[トップ] [検索] [管理用]
Jin's Diary&Essey

  #727
真作・贋作
Date: 2014/02/06(Thu) 
昔から絵画・彫刻・文学・演劇ほか芸術の世界には「本人の作か、それとも他人のものか」という論議が゜尽きることが無い。
音楽ではバッハをはじめとして本人のものか他人の作曲か…という議論が限りなくある。

あのモーツァルトのレクィエムも彼が書いている途中で死んでしまい続きは弟子が筆を進め…というエピソードがあり、ベートーヴェンが心血注いで書き上げた曲を依頼者の某貴族が自分の作品として発表してしまう…などなどこの種の話は限りなくあってなん100年もかけて学者が真偽の程はもとより作品自体の価値等についての研究に打込んでいる。

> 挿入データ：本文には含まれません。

===== src/hw/rtl/bchs_pkg.sv =====
// shared types and constants of the button click and hold scanner
package bchs_pkg;

    localparam int NUM_BUTTONS_DEF = 4;
    localparam int TIME_BITS_DEF   = 32;

    localparam int CFG_BITS  = 16;
    localparam int ADDR_BITS = 3;
    localparam int DATA_BITS = 32;

    localparam logic [CFG_BITS-1:0] SCAN_INTERVAL_RST = 16'd10;
    localparam logic [CFG_BITS-1:0] HOLD_LIMIT_RST    = 16'd500;

    // register index, taken from paddr[2]
    localparam logic REG_SCAN_INTERVAL = 1'b0;
    localparam logic REG_HOLD_LIMIT    = 1'b1;

    typedef logic [1:0] t_event;

    localparam t_event EV_IDLE  = 2'd0;
    localparam t_event EV_CLICK = 2'd1;
    localparam t_event EV_HELD  = 2'd2;

endpackage


===== src/hw/rtl/button_click_hold_scanner.sv =====
// button click and long-press scanner, top level
//
// input channel (i_valid / o_stall): one transaction is one time tick with the raw
// active-low button levels and a mask of clicks to read and clear.
// output channel (o_valid / i_stall): one transaction per tick with the pending click
// mask, the held mask and a flag telling whether the tick ran a sampling pass.
// a tick is captured in the input register, then all buttons are evaluated in
// parallel and the result register and button state load together.
// throughput is one tick per cycle unless the receiver stalls, set by the single evaluation stage.
// when the receiver stalls, the result register holds; a new tick is still taken
// while the input register is free, and o_stall rises only when both stages are full.
// reset (synchronous, active low) clears the tick counter, last scan time, press
// state and events, and loads scan interval = 10 and hold limit = 500.
// configuration goes through the APB-style port: scan interval at 0x0, hold limit at
// 0x4; the user writes them only while no tick is in flight, which the block does not enforce; pready is always high.
module button_click_hold_scanner #(
    parameter int NUM_BUTTONS = bchs_pkg::NUM_BUTTONS_DEF,
    parameter int TIME_BITS   = bchs_pkg::TIME_BITS_DEF
) (
    input  logic                           i_clk,
    input  logic                           i_rst_n,
    // tick input channel
    input  logic                           i_valid,
    output logic                           o_stall,
    input  logic [NUM_BUTTONS-1:0]         i_pin_levels,
    input  logic [NUM_BUTTONS-1:0]         i_read_clicks,
    // result channel
    output logic                           o_valid,
    input  logic                           i_stall,
    output logic [NUM_BUTTONS-1:0]         o_clicked,
    output logic [NUM_BUTTONS-1:0]         o_held,
    output logic                           o_scanned,
    // configuration port
    input  logic                           psel,
    input  logic                           penable,
    input  logic                           pwrite,
    input  logic [bchs_pkg::ADDR_BITS-1:0] paddr,
    input  logic [bchs_pkg::DATA_BITS-1:0] pwdata,
    output logic [bchs_pkg::DATA_BITS-1:0] prdata,
    output logic                           pready
);

    logic [bchs_pkg::CFG_BITS-1:0] r_scan_interval;
    logic [bchs_pkg::CFG_BITS-1:0] r_hold_limit;

    logic                   r_in_valid;
    logic [NUM_BUTTONS-1:0] r_levels;
    logic [NUM_BUTTONS-1:0] r_reads;

    logic                   r_out_valid;
    logic [NUM_BUTTONS-1:0] r_clicked;
    logic [NUM_BUTTONS-1:0] r_held;
    logic                   r_scanned;

    logic [TIME_BITS-1:0]   r_tick;
    logic [TIME_BITS-1:0]   r_last_scan;
    logic [NUM_BUTTONS-1:0] r_was_pressed;
    logic [TIME_BITS-1:0]   r_press_time [NUM_BUTTONS];
    bchs_pkg::t_event       r_event      [NUM_BUTTONS];

    logic [TIME_BITS-1:0]   n_tick;
    logic                   n_scan;
    logic [NUM_BUTTONS-1:0] n_pressed;
    logic [TIME_BITS-1:0]   n_press_time [NUM_BUTTONS];
    bchs_pkg::t_event       n_event      [NUM_BUTTONS];
    logic [NUM_BUTTONS-1:0] n_clicked;
    logic [NUM_BUTTONS-1:0] n_held;

    logic w_out_free;
    logic w_proc;
    logic w_load;
    logic w_cfg_wr;
    logic [TIME_BITS-1:0] w_hold;

    // pipeline control
    assign w_out_free = !r_out_valid || !i_stall;
    assign w_proc     = r_in_valid && w_out_free;
    assign w_load     = i_valid && (!r_in_valid || w_out_free);
    assign o_stall    = r_in_valid && !w_out_free;

    assign o_valid   = r_out_valid;
    assign o_clicked = r_clicked;
    assign o_held    = r_held;
    assign o_scanned = r_scanned;

    // configuration
    assign pready   = 1'b1;
    assign w_cfg_wr = psel && penable && pwrite;

    always_comb begin
        case (paddr[2])
            bchs_pkg::REG_SCAN_INTERVAL: prdata = bchs_pkg::DATA_BITS'(r_scan_interval);
            bchs_pkg::REG_HOLD_LIMIT:    prdata = bchs_pkg::DATA_BITS'(r_hold_limit);
            default:                     prdata = '0;
        endcase
    end

    always_ff @(posedge i_clk) begin
        if (!i_rst_n) begin
            r_scan_interval <= bchs_pkg::SCAN_INTERVAL_RST;
            r_hold_limit    <= bchs_pkg::HOLD_LIMIT_RST;
        end else if (w_cfg_wr) begin
            case (paddr[2])
                bchs_pkg::REG_SCAN_INTERVAL: r_scan_interval <= pwdata[bchs_pkg::CFG_BITS-1:0];
                bchs_pkg::REG_HOLD_LIMIT:    r_hold_limit    <= pwdata[bchs_pkg::CFG_BITS-1:0];
                default: ;
            endcase
        end
    end

    // evaluation of one tick, all buttons in parallel
    assign w_hold = TIME_BITS'(r_hold_limit);

    always_comb begin
        logic [TIME_BITS-1:0] held_for;
        n_tick = r_tick + TIME_BITS'(1);
        n_scan = (n_tick - r_last_scan) >= TIME_BITS'(r_scan_interval);
        n_pressed = ~r_levels;
        for (int i = 0; i < NUM_BUTTONS; i++) begin
            held_for        = n_tick - r_press_time[i];
            n_press_time[i] = r_press_time[i];
            n_event[i]      = r_event[i];
            if (n_scan) begin
                if (!n_pressed[i] && r_was_pressed[i]) begin
                    n_event[i] = (held_for < w_hold) ? bchs_pkg::EV_CLICK : bchs_pkg::EV_IDLE;
                end
                if (n_pressed[i] && !r_was_pressed[i]) begin
                    n_press_time[i] = n_tick;
                end
                // a fresh press has zero duration and never counts as held
                if (n_pressed[i] && r_was_pressed[i] && (held_for > w_hold)) begin
                    n_event[i] = bchs_pkg::EV_HELD;
                end
            end
            n_clicked[i] = (n_event[i] == bchs_pkg::EV_CLICK);
            n_held[i]    = (n_event[i] == bchs_pkg::EV_HELD);
            // reading a pending click returns it to idle
            if (n_clicked[i] && r_reads[i]) begin
                n_event[i] = bchs_pkg::EV_IDLE;
            end
        end
    end

    always_ff @(posedge i_clk) begin
        if (!i_rst_n) begin
            r_in_valid    <= 1'b0;
            r_out_valid   <= 1'b0;
            r_tick        <= '0;
            r_last_scan   <= '0;
            r_was_pressed <= '0;
            for (int i = 0; i < NUM_BUTTONS; i++) begin
                r_press_time[i] <= '0;
                r_event[i]      <= bchs_pkg::EV_IDLE;
            end
        end else begin
            if (w_load) begin
                r_in_valid <= 1'b1;
            end else if (w_proc) begin
                r_in_valid <= 1'b0;
            end
            if (w_proc) begin
                r_out_valid <= 1'b1;
            end else if (!i_stall) begin
                r_out_valid <= 1'b0;
            end
            if (w_proc) begin
                r_tick <= n_tick;
                if (n_scan) begin
                    r_last_scan   <= n_tick;
                    r_was_pressed <= n_pressed;
                end
                for (int i = 0; i < NUM_BUTTONS; i++) begin
                    r_press_time[i] <= n_press_time[i];
                    r_event[i]      <= n_event[i];
                end
            end
        end
    end

    always_ff @(posedge i_clk) begin
        if (w_load) begin
            r_levels <= i_pin_levels;
            r_reads  <= i_read_clicks;
        end
        if (w_proc) begin
            r_clicked <= n_clicked;
            r_held    <= n_held;
            r_scanned <= n_scan;
        end
    end

    a_click_held_disjoint: assert property (@(posedge i_clk) disable iff (!i_rst_n)
        o_valid |-> ((o_clicked & o_held) == '0))
        else $error("button reported as clicked and held at once");

    a_result_follows: assert property (@(posedge i_clk) disable iff (!i_rst_n)
        w_proc |=> o_valid)
        else $error("evaluated tick produced no result");

    a_tick_advance: assert property (@(posedge i_clk) disable iff (!i_rst_n)
        w_proc |=> (r_tick == $past(r_tick) + TIME_BITS'(1)))
        else $error("tick counter did not advance on an evaluated tick");

    a_stall_needs_item: assert property (@(posedge i_clk) disable iff (!i_rst_n)
        o_stall |-> (r_in_valid && r_out_valid))
        else $error("input stalled with a free pipeline stage");

endmodule

===== config.mk =====
export PLATFORM = sky130hd
export DESIGN_NAME = button_click_hold_scanner
export DESIGN_NICKNAME = d
export VERILOG_FILES = /design/src/hw/rtl/bchs_pkg.sv /design/src/hw/rtl/button_click_hold_scanner.sv
export SDC_FILE = /design/constraint.sdc
export NUM_CORES = 1
export LEC_CHECK = 0
export ABC_AREA = 0
export BUFFER_PORTS_ARGS = -buffer_cell sky130_fd_sc_hd__buf_2
export CAP_MARGIN = 25
export CELL_PAD_IN_SITES_DETAIL_PLACEMENT = 1
export CELL_PAD_IN_SITES_GLOBAL_PLACEMENT = 2
export CORE_MARGIN = 2
export CORE_UTILIZATION = 35
export DETAILED_ROUTE_END_ITERATION = 8
export PLACE_DENSITY_LB_ADDON = 0.1
export SYNTH_ARGS = -nofsm -noshare
export SYNTH_HDL_FRONTEND = slang
export SYNTH_SLANG_ARGS = --single-unit

===== constraint.sdc =====
create_clock -name i_clk -period 6.77 [get_ports i_clk]
set_input_delay 0.677 -clock i_clk [delete_from_list [all_inputs] [get_ports i_clk]]
set_output_delay 0.677 -clock i_clk [all_outputs]
set_load 0.05 [all_outputs]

今回、S氏がアイデアを練りN氏がそれを具体的な音楽として書き上げ、発表はS氏作として来た…というだけの話をまるで鬼の首を取ったように週刊誌、新聞、TV、ラジオ。ネットなどで騒ぎ立てている。

それならば、昔のマンガ、今のアニメはどうなるのか?
原作者がストーリーのもととキャラクターの最初のイメージを出した後はいわゆる「工房」なるところで大勢の職人達がせっせと書き上げて行くのが現実だ。あの大ヒットアニメのの原作者はけしからん、工房の職人達の著作権はどうなる…などと騒ぎ立てた所でナンセンスであることは明白。

高校生時代のことだが、売れっ子推理作家の「著作工房 ? ! 」に就職した同級生が居て「あたしが執筆している新聞小説読んでる?」などと大胆発言するのがいて良く聞くとその作家本人はプロット(筋書き)を提出した後は資料集めに忙しくて毎日なん100枚にもなる連載など書いている暇は無く、◎◎新聞はA君、週刊誌△△はB女、というように割り当てて書かせて本人は時折「どうなっている??」とチェックする程度であったと聞く。

きのう今日の騒ぎの原因は、ジャーナリストや勉強不足のコメンテイターあたりが歴史も知らず芸術も理解出来ず、日頃下世話な世界で糊口をしのいでいるだけなのに、こんなときばかり姦しい。

笑止千万!! 歴史と芸術を学びましょうね。